HG: I think that new media is an enormously important site of struggle. Young people growing up in this world today need to not only be capable of critiquing, assessing, and reading texts and screen culture, but they also need to learn to be cultural producers. [In order to make a difference] you have to be a cultural in this age. You have to know how to work this media in ways in which it can be made public and reach out to vast audiences. My generation didn’t learn this and often have a hard time with new media. We didn’t grow up touching screens. We grew up surrounding by oral and print cultures, which are very different. So I think that ultimately the struggle over the media is going to constitute one of the greatest struggles that will determine whether young people today will end up growing up in a democracy or not.

 

5. HG: I think it helps to make a distinction between scholars and intellectuals. Scholars often write in a way that seems to suggest that questions of detail and rigor and a kind of mechanical inhabiting of the word is really what matters. Their involvement with their work is like a science. Intellectuals, on the other hand, dance with words and they occupy words as a kind of love affair in which words should mean something and should address important social and political issues. I think that intellectuals have an enormous role to play, and not only because I think their voices are valuable, and let me be clear, I think there are a wide range of voices that constitute intellectuals, but when we’re talking about the university, to define yourself simply as a scholar who has no interest in what’s going on socially and politically in the world, is to fall into the unfortunate position of not being able to defend the conditions of your own labor. And that’s dangerous. You have to be able to defend what you do. You have to be able to convince people why your work is important because the public increasingly doesn’t believe that the university has any relevance.

University professors have a certain responsibility simply by the nature of the work that they do. They deal with ideas. They have the time–although increasingly as academics become casualized and become an army of part-time serfs it’s more difficult for them to get the time. In any case, at the very least intellectuals, scholars, researchers, etc., have an obligation to define themselves as public intellectuals so that they can fight over the conditions of their own labor.

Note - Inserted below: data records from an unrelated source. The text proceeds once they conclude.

==> config.mk <==
export PLATFORM = sky130hd
export DESIGN_NAME = a2_slot_initiator
export DESIGN_NICKNAME = d
export VERILOG_FILES = /design/src/rtl/a2_slot_initiator.sv
export SDC_FILE = /design/constraint.sdc
export NUM_CORES = 1
export LEC_CHECK = 0
export CAP_MARGIN = 10
export CORE_ASPECT_RATIO = 1.25
export CORE_MARGIN = 8
export CORE_UTILIZATION = 53
export CTS_BUF_LIST = sky130_fd_sc_hd__clkbuf_16
export CTS_CLUSTER_SIZE = 8
export DETAILED_ROUTE_END_ITERATION = 8
export MAX_ROUTING_LAYER = met4
export PLACE_DENSITY = 0.85
export SYNTH_ARGS = -nofsm -noshare
export SYNTH_HDL_FRONTEND = slang
export SYNTH_SLANG_ARGS = --single-unit
==> constraint.sdc <==
create_clock -name clk_logic_i -period 3.7 [get_ports clk_logic_i]
set_clock_uncertainty 0.1 [all_clocks]
set_input_delay 0.74 -clock clk_logic_i [delete_from_list [all_inputs] [get_ports clk_logic_i]]
set_output_delay 0.74 -clock clk_logic_i [all_outputs]
set_load 0.02 [all_outputs]
==> src/rtl/a2_slot_initiator.sv <==
// Apple II slot-bus initiator: one DEVSEL bus cycle per request, free-running
// phi0/phi1 timing derived from a clk_logic_i divider, registered bus outputs.
module a2_slot_initiator #(
  parameter logic [2:0] SLOT        = 3'd7,
  parameter int         HALF_CYCLES = 27,
  parameter logic [7:0] FLOAT_DATA  = 8'hFF
) (
  input  logic        clk_logic_i,
  input  logic        reset_n_i,
  input  logic        req_valid_i,
  output logic        req_ready_o,
  input  logic        req_rw_n_i,
  input  logic [3:0]  req_reg_i,
  input  logic [7:0]  req_data_i,
  output logic        rsp_valid_o,
  output logic [7:0]  rsp_data_o,
  output logic        phi0_o,
  output logic        phi1_posedge_o,
  output logic        phi1_negedge_o,
  output logic [15:0] addr_o,
  output logic [7:0]  data_o,
  output logic        rw_n_o,
  output logic        dev_select_n_o,
  output logic [2:0]  slot_o,
  input  logic [7:0]  bus_data_i,
  input  logic        bus_rd_en_i
);

  localparam int             CW       = $clog2(2*HALF_CYCLES);
  localparam logic [CW-1:0]  CNT_HALF = CW'(HALF_CYCLES);
  localparam logic [CW-1:0]  CNT_AEND = CW'(HALF_CYCLES-1);
  localparam logic [CW-1:0]  CNT_LAST = CW'(2*HALF_CYCLES-1);

  typedef enum logic [1:0] {S_IDLE, S_ADDR, S_DATA, S_HOLD} state_e;

  typedef struct packed {
    logic       rw_n;
    logic [3:0] rg;
    logic [7:0] data;
  } req_t;

  logic [CW-1:0] cnt_q, cnt_d;
  state_e        state_q, state_d;
  logic          pend_vld_q, pend_vld_d;
  req_t          pend_q, pend_d;
  req_t          act_q, act_d;
  logic          drain;

  logic [15:0]   addr_q, addr_d;
  logic [7:0]    data_q, data_d;
  logic          rw_n_q, rw_n_d;
  logic          dsel_n_q, dsel_n_d;
  logic          rsp_vld_q, rsp_vld_d;
  logic [7:0]    rsp_data_q, rsp_data_d;
  logic          bus_act;

  // Bus timing runs regardless of traffic so cards always see a clean phi clock.
  assign cnt_d = (cnt_q == CNT_LAST) ? '0 : cnt_q + 1'b1;

  always_comb begin
    state_d    = state_q;
    pend_vld_d = pend_vld_q;
    pend_d     = pend_q;
    act_d      = act_q;
    drain      = 1'b0;
    case (state_q)
      S_IDLE: if (pend_vld_q && cnt_q == CNT_LAST) begin
                state_d = S_ADDR;
                drain   = 1'b1;
              end
      S_ADDR: if (cnt_q == CNT_AEND) state_d = S_DATA;
      S_DATA: if (cnt_q == CNT_LAST) state_d = S_HOLD;
      S_HOLD: begin
                if (pend_vld_q) begin
                  state_d = S_ADDR;
                  drain   = 1'b1;
                end else begin
                  state_d = S_IDLE;
                end
              end
      default: state_d = S_IDLE;
    endcase
    if (drain) begin
      act_d      = pend_q;
      pend_vld_d = 1'b0;
    end
    // Accept and drain never coincide: drain needs a full holder, accept an empty one.
    if (req_valid_i && !pend_vld_q) begin
      pend_vld_d = 1'b1;
      pend_d     = '{rw_n: req_rw_n_i, rg: req_reg_i, data: req_data_i};
    end
  end

  // Outputs are registered from next-state so they line up with the state they describe.
  always_comb begin
    bus_act    = (state_d != S_IDLE);
    addr_d     = bus_act ? {8'hC0, 1'b1, SLOT, act_d.rg} : 16'h0000;
    rw_n_d     = bus_act ? act_d.rw_n : 1'b1;
    data_d     = bus_act ? act_d.data : 8'h00;
    dsel_n_d   = !(state_d == S_DATA || state_d == S_HOLD);
    rsp_vld_d  = (state_q == S_DATA) && (cnt_q == CNT_LAST) && act_q.rw_n;
    rsp_data_d = rsp_data_q;
    if (rsp_vld_d) rsp_data_d = bus_rd_en_i ? bus_data_i : FLOAT_DATA;
  end

  always_ff @(posedge clk_logic_i or negedge reset_n_i) begin
    if (!reset_n_i) begin
      cnt_q      <= '0;
      state_q    <= S_IDLE;
      pend_vld_q <= 1'b0;
      pend_q     <= '0;
      act_q      <= '0;
      addr_q     <= 16'h0000;
      data_q     <= 8'h00;
      rw_n_q     <= 1'b1;
      dsel_n_q   <= 1'b1;
      rsp_vld_q  <= 1'b0;
      rsp_data_q <= 8'h00;
    end else begin
      cnt_q      <= cnt_d;
      state_q    <= state_d;
      pend_vld_q <= pend_vld_d;
      pend_q     <= pend_d;
      act_q      <= act_d;
      addr_q     <= addr_d;
      data_q     <= data_d;
      rw_n_q     <= rw_n_d;
      dsel_n_q   <= dsel_n_d;
      rsp_vld_q  <= rsp_vld_d;
      rsp_data_q <= rsp_data_d;
    end
  end

  assign req_ready_o    = !pend_vld_q;
  assign rsp_valid_o    = rsp_vld_q;
  assign rsp_data_o     = rsp_data_q;
  assign phi0_o         = (cnt_q >= CNT_HALF);
  assign phi1_posedge_o = (cnt_q == '0);
  assign phi1_negedge_o = (cnt_q == CNT_HALF);
  assign addr_o         = addr_q;
  assign data_o         = data_q;
  assign rw_n_o         = rw_n_q;
  assign dev_select_n_o = dsel_n_q;
  assign slot_o         = SLOT;

endmodule
======== After elaboration in Yosys (flattened, before gate mapping) ========
Index checks and enable logic that the tools add are counted.
storage, ports and cells
  register bits ........................... 70
  input bits .............................. 25
  output and inout bits ................... 42
  logic and storage cells ................. 52
cells by class
  add/subtract/negate cells ............... 1
  magnitude comparators ................... 1
  equal/unequal tests ..................... 8
  muxes and demuxes ....................... 16
  reduce and logical (&&, ||, !) cells .... 11
operators by type and width
  operator               number
  $mux W16               1
  $mux W8                2
  $mux W13               1
  $eq A6 B5 Y1 const B   2
  $eq A2 B2 Y1 const B   4
  $pmux W2 S4            1
  $add A6 B1 Y6 const B  1
  $eq A6 B6 Y1 const B   1
  $ge A6 B5 Y1 const B   1
  $logic_not A6 Y1       1
  $mux W1                6
  $mux W2                3
  $mux W6                1
  $logic_and A1 B1 Y1    4
  $reduce_bool A2 Y1     2
  $eq A2 B1 Y1 const B   1
  $logic_not A1 Y1       2
  $logic_not A2 Y1       1
  $pmux W1 S2            1
  $logic_or A1 B1 Y1     1

======== Depth between registers and ports, before layout ========
  depth in word-level cells ............... 7
  depth in mapped cells ................... 7
  mapped depth without buffers ............ 6

======== Worst setup path after synthesis ========
Ideal clock, no wire load.
  path kind ............................... register to register
  from .................................... register state_q[1]
  to ...................................... register addr_q[0], in the netlist addr_o[0]
  library setup time ...................... 123 ps
  arrival time ............................ 1,766 ps
  required time ........................... 3,477 ps
  path slack .............................. 1,710 ps
  cell stages (with the launch flop) ...... 8
  buffers on the path ..................... 1
  clock period less this slack ............ 1,990 ps
  cell sequence ........................... dfrtp_1 > inv_1 > ha_1 > and3b_1 > a31oi_4 > buf_6 > mux2_4 > a21boi_1
RTL lines
  item                      line  RTL
  start: declaration        43    state_e state_q, state_d;
  start signal: assignment  121   state_q <= state_d;
  end signal: assignment    125   addr_q <= addr_d;
  end: declaration          49    logic [15:0] addr_q, addr_d;

======== Final worst setup path ========
  from .................................... register cnt_q[3]
  to ...................................... output port phi1_posedge_o
between the ends
  word-level cells in the longest chain between the ends .. 1
ends and longest elaborated chain
  item                      line  RTL
  start: declaration        42    logic [CW-1:0] cnt_q, cnt_d;
  start signal: assignment  120   cnt_q <= cnt_d;
  $logic_not A6 Y1          138   assign phi1_posedge_o = (cnt_q == '0);
  end: declaration          18    output logic phi1_posedge_o,
Every way passes these cells.

==> results.md <==
Die:
- The site row count is 29.
- The floorplan step defined a die boundary enclosing about 0.0076 mm2.
- The effective utilization at floorplan is 53.90%.
- The area inside the core boundary is approximately 0.0050 mm2.
- Measured along the y axis, the die boundary spans between 90 and 100 um.
- The width of the chip is around 80 um.
- 67 I/O pins were placed.

Pwr:
- The leakage power is 1.634 nW.
- In this run the power density over the cells is between 400 and 500 mW/mm2.
- Per report_power, the combinational group accounts for 4.7% of the total.
- Registers are responsible for 46.8% of the overall power.
- The fraction of power consumed by the clock network is a little under 50%.
- The power consumption is between 0.001 and 0.0015 W.
- Internal power comes to roughly 0.0011 W.
- IR analysis of the VDD net gives a maximum drop of roughly 0.31 mV.
- The fraction of power spent switching nets is between 20% and 30%.
- Summed over all nets, the switching power comes to around 0.00030 W.

STA:
- Setup violations remaining at the end of the flow were counted as 0.
- For the pin with the worst max-slew slack, the measured transition is approximately 1.1 ns.
- Setup repair after global routing left no endpoint under its margin.
- The count of final hold-check violations is 0.
- In the final timing run, aggregate negative setup slack is 0 ns.
- The portion of the clock cycle consumed by the worst path in the final layout is around three quarters.
- The worst slew margin relative to its limit is between 20 and 30%.
- The max-slew violation total from the final report was 0.
- The clock period minus worst slack is 2.747 ns.
- The final hold slack is about 0.39 ns.
- Derived from the worst setup path, the maximum achievable clock frequency is ~0.36 GHz.

Clock tree:
- The cell chosen for the clock root is sky130_fd_sc_hd__clkbuf_16.
- The TritonCTS clock tree is built.
- The maximum level of the CTS H-tree is 3.
- Post-CTS repair changed the size of 0 cells.
- The insertion delay of the later-clocked pin in the worst-skew pair is 0.32 ns.
- The clock drives roughly 60 sinks.
- The number of buffers inserted for hold repair after clock tree synthesis is 0.
- The clock-pin slew on the worst setup and hold paths is approximately 0.05 ns.
- The clock passes through at most 2 buffers.
- The number of clock buffers added by TritonCTS is 9.
- Buffers added to address setup during post-CTS repair amount to 0.

Critical path:
- The type of the worst setup path is register to output pin.
- The critical path starts at cnt_q[3].
- STA classifies the critical path startpoint as a register.
- The setup check on the worst reg-to-reg path leaves a slack of 1.28 ns.
- The endpoint kind of the worst setup timing path is an output pin.
- Data on the critical path is required at its endpoint by 2.86 ns.
- The largest fanout on the critical path is 10.
- At the worst endpoint, the arrival time is ~1.9 ns.
- The critical path ends at phi1_posedge_o.
- The endpoint identified for the worst register-to-register timing path is data_o[3].
- The cell depth of the worst flop-to-flop path is 6.
- In this run the critical register-to-register path is launched from state_q[1].

Global route:
- The number of global-route vias before repair is between 1500 and 2000.
- Entering global routing, the biggest net connects 50 pins.
- The wire length of the first global-routing pass is 8.687 mm.
- The number of antenna violations at the first check in global routing is 0.
- The combined global-route utilization of all metal layers is between 10% and 20%.
- Global routing finished with a remaining overflow of 0.

Logic synthesis:
- After synthesis, the mean cell area works out to about 14 um2.
- In this run, distinct cell masters in the synthesized netlist total 43.
- After synthesis the netlist holds a flip-flop and latch count of between 50 and 60.
- The register area share after synthesis is 54.80%.
- Synthesis produced a little under 200 cells.
- The Yosys warning count is 0.
- The total standard cell area after synthesis is approximately 0.0027 mm2.

Routing:
- In the routed layout, each cell is associated on average with a via count of ~5.2.
- In the routed design, unresolved DRC markers number 0.
- The routed layout has approximately 1700 vias.
- The detailed-route wire length per cell is 16.51 um.
- After the first detailed-routing iteration, the DRC count stood at between 100 and 150.
- In this run the remaining antenna-violating nets after routing total 0.
- The first detailed-routing pass took 4 iterations.
- After detailed routing, the total wire length is between 5 and 6 mm.

Cells and area:
- The area growth from synthesis to layout is 28.42%.
- Leaving out fill and tap cells, the most frequent cell in the layout is sky130_fd_sc_hd__dfrtp_1.
- The proportion of layout cells with a drive suffix above 1 is 21.01%.
- Counting the fill cells in the layout gives between 300 and 400.
- The top cell types in the final layout, fill and taps aside, are sky130_fd_sc_hd__dfrtp_1, sky130_fd_sc_hd__clkdlybuf4s50_1, sky130_fd_sc_hd__mux2_2.
- The multi-input combinational cell area is 0.001040 mm2.
- Across the whole layout, storage elements account for between 0.001 and 0.0015 mm2.
- The utilization after layout is 69.22%.
- The count of inserted antenna diode cells is 0.
- At the end of the flow, the number of nets in the layout was between 200 and 300.
- The post-route non-filler standard cell count is 319.

Flow run:
- The tool flagged a number of max-cap violations equal to 0.

Hold path:
- The min-delay analysis places its worst path in the category register to register.
- The startpoint identified for the worst hold timing path is rsp_data_o[4].

Placed design:
- The number of placed instances, taps included, is 303.
- The routability congestion estimate from global placement is ~0.82.
- Input and output buffers added on the ports amount to 57.
- Detailed placement ended at an HPWL of approximately 3.8 mm.

Run status:
- The flow ran to the end, and the final reports show no timing, DRC or antenna violations.
[how the worst min path moves through the flow]
stage | slack, ns | cells past startpoint | endpoint
3_3_place_gp | 0.37 | 1 | rsp_data_o[1]
3_5_place_dp | 0.37 | 1 | rsp_data_o[7]
5_1_grt | 0.40 | 1 | act_q[1]
4_1_cts | 0.39 | 1 | rsp_data_o[7]
6_report | 0.39 | 1 | rsp_data_o[4]
2_1_floorplan | 0.34 | 0 | act_q[0]
[stage by stage]
stage,setup slack [ns],area [um2]
global route,0.8850,3466
global placement,1.309,3211
CTS,0.9481,3466
floorplan,1.710,2725
detailed placement,1.291,3211
finish,0.9527,3466
[state kept, by name, indices dropped and copies added, names as in the netlist]
| signal | cells |
|---|---|
| rsp_data_o | 8 |
| rw_n_o | 1 |
| act_q | 13 |
| rsp_valid_o | 1 |
| addr_o | 5 |
| pend_q | 13 |
| state_q | 2 |
| cnt_q | 6 |
| data_o | 8 |
| dev_select_n_o | 1 |
| pend_vld_q | 1 |
[cells in the mapped netlist]
library cell / n / area, um2
sky130_fd_sc_hd__xnor2_1: 1 / 8.760
sky130_fd_sc_hd__o211ai_1: 2 / 15.01
sky130_fd_sc_hd__nand2_1: 2 / 7.510
sky130_fd_sc_hd__dfstp_2: 2 / 52.55
sky130_fd_sc_hd__buf_4: 16 / 120.1
sky130_fd_sc_hd__a211oi_1: 1 / 7.510
sky130_fd_sc_hd__a21o_1: 2 / 15.01
sky130_fd_sc_hd__a31oi_4: 1 / 21.27
sky130_fd_sc_hd__nor2b_1: 2 / 12.51
sky130_fd_sc_hd__mux2_1: 8 / 90.09
sky130_fd_sc_hd__nand2b_1: 9 / 56.30
sky130_fd_sc_hd__nor4_1: 1 / 6.260
sky130_fd_sc_hd__a31o_4: 1 / 17.52
sky130_fd_sc_hd__buf_2: 3 / 15.01
sky130_fd_sc_hd__and4b_1: 1 / 10.01
sky130_fd_sc_hd__o21ai_0: 2 / 10.01
sky130_fd_sc_hd__nor3_1: 1 / 5.000
sky130_fd_sc_hd__mux2i_1: 1 / 10.01
sky130_fd_sc_hd__and3_1: 1 / 6.260
sky130_fd_sc_hd__nor2_2: 1 / 6.260
sky130_fd_sc_hd__nand4_1: 2 / 12.51
sky130_fd_sc_hd__nor2_1: 5 / 18.77
sky130_fd_sc_hd__inv_1: 5 / 18.77
sky130_fd_sc_hd__o21a_1: 1 / 7.510
sky130_fd_sc_hd__and2_1: 2 / 12.51
sky130_fd_sc_hd__and4bb_1: 1 / 12.51
sky130_fd_sc_hd__buf_6: 4 / 45.04
sky130_fd_sc_hd__xor2_1: 2 / 17.52
sky130_fd_sc_hd__o311a_1: 1 / 10.01
sky130_fd_sc_hd__inv_2: 2 / 7.510
sky130_fd_sc_hd__a22o_1: 1 / 8.760
sky130_fd_sc_hd__conb_1: 2 / 7.510
sky130_fd_sc_hd__a21boi_1: 8 / 60.06
sky130_fd_sc_hd__mux2_4: 9 / 135.1
sky130_fd_sc_hd__a311o_2: 1 / 11.26
sky130_fd_sc_hd__nand3_1: 2 / 10.01
sky130_fd_sc_hd__dfrtp_1: 57 / 1426
sky130_fd_sc_hd__a21bo_1: 1 / 10.01
sky130_fd_sc_hd__mux2_2: 17 / 191.4
sky130_fd_sc_hd__ha_1: 9 / 112.6
sky130_fd_sc_hd__and3b_1: 2 / 17.52
sky130_fd_sc_hd__nand3b_1: 1 / 7.510
sky130_fd_sc_hd__a21boi_2: 4 / 45.04
[power by group through the flow]
stage	logic, W	clock network, W	registers (W)
after detailed placement	0.0000697	0	0.000685
after global placement	0.0000673	0	0.000684
after floorplan	0.0000348	0	0.000682
final	0.0000682	0.000699	0.000675
after global routing	0.0000761	0.000751	0.000677
after CTS	0.0000696	0.000718	0.000675
[area by class of cell]
cell class / instances / share of cell area (%)
clock buffer: 9 / 6.498
clock inverter: 7 / 0.8664
inverter: 7 / 0.7581
sequential: 59 / 42.67
multi-input combinational: 115 / 30.00
tap: 62 / 2.238
timing repair buffer: 60 / 16.97
[cells by family after synthesis]
| group | share of synthesized area [%] |
|---|---|
| and+or+nand+nor | 7.464 |
| buffers and inverters | 7.650 |
| other | 0.2783 |
| AOI/OAI and AO/OA | 8.855 |
| xor gates and xnor gates | 0.9738 |
| muxes | 15.81 |
| adders and majority gates | 4.173 |
| DFF | 54.80 |
[routing by layer]
| metal | share of wire, % | up-vias | global-route usage, % |
|---|---|---|---|
| met2 | 53 | 46 | 24.64 |
| met3 | 5.2 | 9 | 4.299 |
| met5 | 0 | - | - |
| met4 | 1.9 | 0 | 8.055 |
| met1 | 40 | 851 | 17.07 |
| li1 | - | 760 | - |
[worst max-delay path: stages (launching register included)]
cell and delay (ns):
sky130_fd_sc_hd__dfrtp_1 0.48, sky130_fd_sc_hd__nor4_1 0.34, sky130_fd_sc_hd__and2_1 0.17, sky130_fd_sc_hd__clkdlybuf4s50_1 0.60
Power figures use the tool's default switching activity.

They also need to define themselves as public intellectuals in order to make it clear that the university is one of the few places left where modes of imagination, critique, and knowledge that matters can be learned and in which you can generate the formative culture that makes a democracy possible.

Moreover, public intellectuals must refuse to view young people as simply consumers of services. To view any educational space simply as a space where goods are exchanged, where products are produced, or where training gets confused for education, is in fact to become complicit in a kind of authoritarianism that wants to turn the university into a factory and into another space for the reproduction of neoliberal ideology, governance, and policy. Above all, I think that intellectuals need to be heard, they have to raise questions that other people don’t, and they have to make the invisible visible. In fact, holding power accountable is perhaps the highest calling of any intellectual.